WASHINGTON — The United States has a plan that would lead to the dismantling of North Korea’s nuclear weapons and ballistic missile programs in a year, President Donald Trump’s national security adviser said, although U.S. intelligence reported signs that Pyongyang doesn’t intend to fully give up its arsenal.

John Bolton said top U.S. diplomat Mike Pompeo will be discussing that plan with North Korea in the near future. Bolton added that it would be to the North’s advantage to cooperate to see sanctions lifted quickly and aid from South Korea and Japan start to flow.

The State Department said the U.S. ambassador to the Philippines, Sung Kim, who led policy negotiations with North Korea before the summit, traveled to the demilitarized zone between the two Koreas on Sunday to resume talks on next steps on implementing the joint declaration Trump and North Korean leader Kim Jong Un signed in Singapore. In that summit declaration, the North committed “to work toward complete denuclearization of the Korean Peninsula.” The short joint statement did not define how that would be achieved or say when the process would begin or how long it might take.

“Our goal remains the final, fully verified denuclearization of the DPRK, as agreed to by Chairman Kim in Singapore,” the department said Monday. DPRK stands for the North’s official name, the Democratic People’s Republic of Korea.

Bolton’s remarks Sunday on CBS’ “Face the Nation” presented a very ambitious timeline for North Korea to fulfill that commitment. Secretary of State Mike Pompeo told reporters three weeks ago that the U.S. wants North Korea to take “major” nuclear disarmament steps within the next two years — before the end of Trump’s first term in January 2021.

Despite Trump’s rosy post-summit declaration that the North no longer poses a nuclear threat, Washington and Pyongyang have yet to negotiate the terms under which it would relinquish the weapons that it developed over decades to deter the U.S.

Doubts over North Korea’s intentions have deepened amid reports that it is continuing to produce fissile material for weapons.

The Washington Post on Saturday cited unnamed U.S. intelligence officials as concluding that North Korea does not intend to fully surrender its nuclear stockpile.

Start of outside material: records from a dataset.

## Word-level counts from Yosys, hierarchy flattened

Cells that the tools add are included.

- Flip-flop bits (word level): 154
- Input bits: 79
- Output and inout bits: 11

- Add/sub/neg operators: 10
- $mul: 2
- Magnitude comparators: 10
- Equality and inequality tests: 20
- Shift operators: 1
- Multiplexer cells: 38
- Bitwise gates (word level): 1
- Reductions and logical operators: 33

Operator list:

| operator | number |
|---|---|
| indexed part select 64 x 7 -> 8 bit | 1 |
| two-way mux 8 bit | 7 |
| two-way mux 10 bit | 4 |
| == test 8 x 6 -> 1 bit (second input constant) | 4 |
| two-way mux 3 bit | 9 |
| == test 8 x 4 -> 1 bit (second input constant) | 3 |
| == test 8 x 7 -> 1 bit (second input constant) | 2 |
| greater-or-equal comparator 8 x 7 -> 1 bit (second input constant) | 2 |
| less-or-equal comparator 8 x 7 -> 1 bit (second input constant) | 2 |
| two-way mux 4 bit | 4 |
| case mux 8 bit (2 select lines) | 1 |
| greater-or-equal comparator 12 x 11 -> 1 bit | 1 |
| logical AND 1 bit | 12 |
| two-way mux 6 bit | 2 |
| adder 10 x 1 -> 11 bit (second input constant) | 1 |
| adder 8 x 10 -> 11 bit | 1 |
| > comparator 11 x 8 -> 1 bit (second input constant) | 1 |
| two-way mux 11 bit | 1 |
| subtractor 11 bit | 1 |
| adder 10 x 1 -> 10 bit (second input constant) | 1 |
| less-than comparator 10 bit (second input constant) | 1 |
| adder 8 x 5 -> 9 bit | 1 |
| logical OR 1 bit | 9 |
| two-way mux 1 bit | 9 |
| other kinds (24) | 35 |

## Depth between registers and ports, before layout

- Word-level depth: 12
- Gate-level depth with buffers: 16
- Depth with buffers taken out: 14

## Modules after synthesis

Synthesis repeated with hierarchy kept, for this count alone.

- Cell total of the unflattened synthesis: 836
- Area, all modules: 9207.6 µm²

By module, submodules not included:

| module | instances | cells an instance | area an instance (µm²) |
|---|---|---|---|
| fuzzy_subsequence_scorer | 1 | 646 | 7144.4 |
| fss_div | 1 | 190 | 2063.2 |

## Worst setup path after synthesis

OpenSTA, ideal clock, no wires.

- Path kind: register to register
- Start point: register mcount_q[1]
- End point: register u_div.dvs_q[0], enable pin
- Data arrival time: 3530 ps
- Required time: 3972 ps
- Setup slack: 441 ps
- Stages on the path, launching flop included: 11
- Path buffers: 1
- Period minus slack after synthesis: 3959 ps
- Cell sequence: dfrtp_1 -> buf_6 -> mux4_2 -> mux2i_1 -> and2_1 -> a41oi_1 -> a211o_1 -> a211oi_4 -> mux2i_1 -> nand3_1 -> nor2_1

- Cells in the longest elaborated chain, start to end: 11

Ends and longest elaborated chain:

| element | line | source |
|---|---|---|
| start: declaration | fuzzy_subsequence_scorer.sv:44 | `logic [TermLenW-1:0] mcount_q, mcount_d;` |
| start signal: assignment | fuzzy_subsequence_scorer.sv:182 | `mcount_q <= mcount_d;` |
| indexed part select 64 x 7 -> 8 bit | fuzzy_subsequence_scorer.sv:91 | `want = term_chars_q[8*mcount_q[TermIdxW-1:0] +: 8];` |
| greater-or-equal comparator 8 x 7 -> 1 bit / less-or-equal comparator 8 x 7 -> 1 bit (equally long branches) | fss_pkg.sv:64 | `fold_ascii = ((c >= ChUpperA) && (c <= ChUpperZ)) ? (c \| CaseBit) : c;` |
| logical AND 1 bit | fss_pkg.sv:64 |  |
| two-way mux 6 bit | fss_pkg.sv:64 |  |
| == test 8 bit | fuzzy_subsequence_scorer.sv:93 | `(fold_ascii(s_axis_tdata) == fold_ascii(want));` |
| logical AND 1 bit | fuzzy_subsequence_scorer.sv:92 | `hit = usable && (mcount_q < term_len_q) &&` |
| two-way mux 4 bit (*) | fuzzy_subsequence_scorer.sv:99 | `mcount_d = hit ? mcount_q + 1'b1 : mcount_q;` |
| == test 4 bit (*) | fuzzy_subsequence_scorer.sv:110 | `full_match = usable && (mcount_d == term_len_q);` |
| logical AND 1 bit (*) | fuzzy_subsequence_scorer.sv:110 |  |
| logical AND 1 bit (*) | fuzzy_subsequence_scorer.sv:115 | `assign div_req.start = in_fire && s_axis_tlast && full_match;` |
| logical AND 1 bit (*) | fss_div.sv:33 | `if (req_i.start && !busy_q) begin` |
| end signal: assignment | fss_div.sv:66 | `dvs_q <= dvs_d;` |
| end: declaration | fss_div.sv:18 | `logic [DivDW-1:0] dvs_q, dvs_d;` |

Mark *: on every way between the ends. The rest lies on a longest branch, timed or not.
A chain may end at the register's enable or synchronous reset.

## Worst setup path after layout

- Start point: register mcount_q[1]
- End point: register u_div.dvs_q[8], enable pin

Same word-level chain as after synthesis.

Evidence collected since the June 12 summit in Singapore points to preparations to deceive the U.S. about the number of nuclear warheads in North Korea’s arsenal as well as the existence of undisclosed facilities used to make fissile material for nuclear bombs, according to the report.

It said the findings support a new, previously undisclosed Defense Intelligence Agency estimate that North Korea is unlikely to denuclearize. Some aspects of the new intelligence were reported on Friday by NBC News.

A U.S. official told The Associated Press that the Post’s report was accurate and that the assessment reflected the consistent view across U.S. government agencies for the past several weeks. The official was not authorized to comment publicly on the matter and requested anonymity.

Bolton on Sunday declined to comment on intelligence matters.

He said the administration was well-aware of North Korea’s track record over the decades in dragging out negotiations with the U.S. to continue weapons development.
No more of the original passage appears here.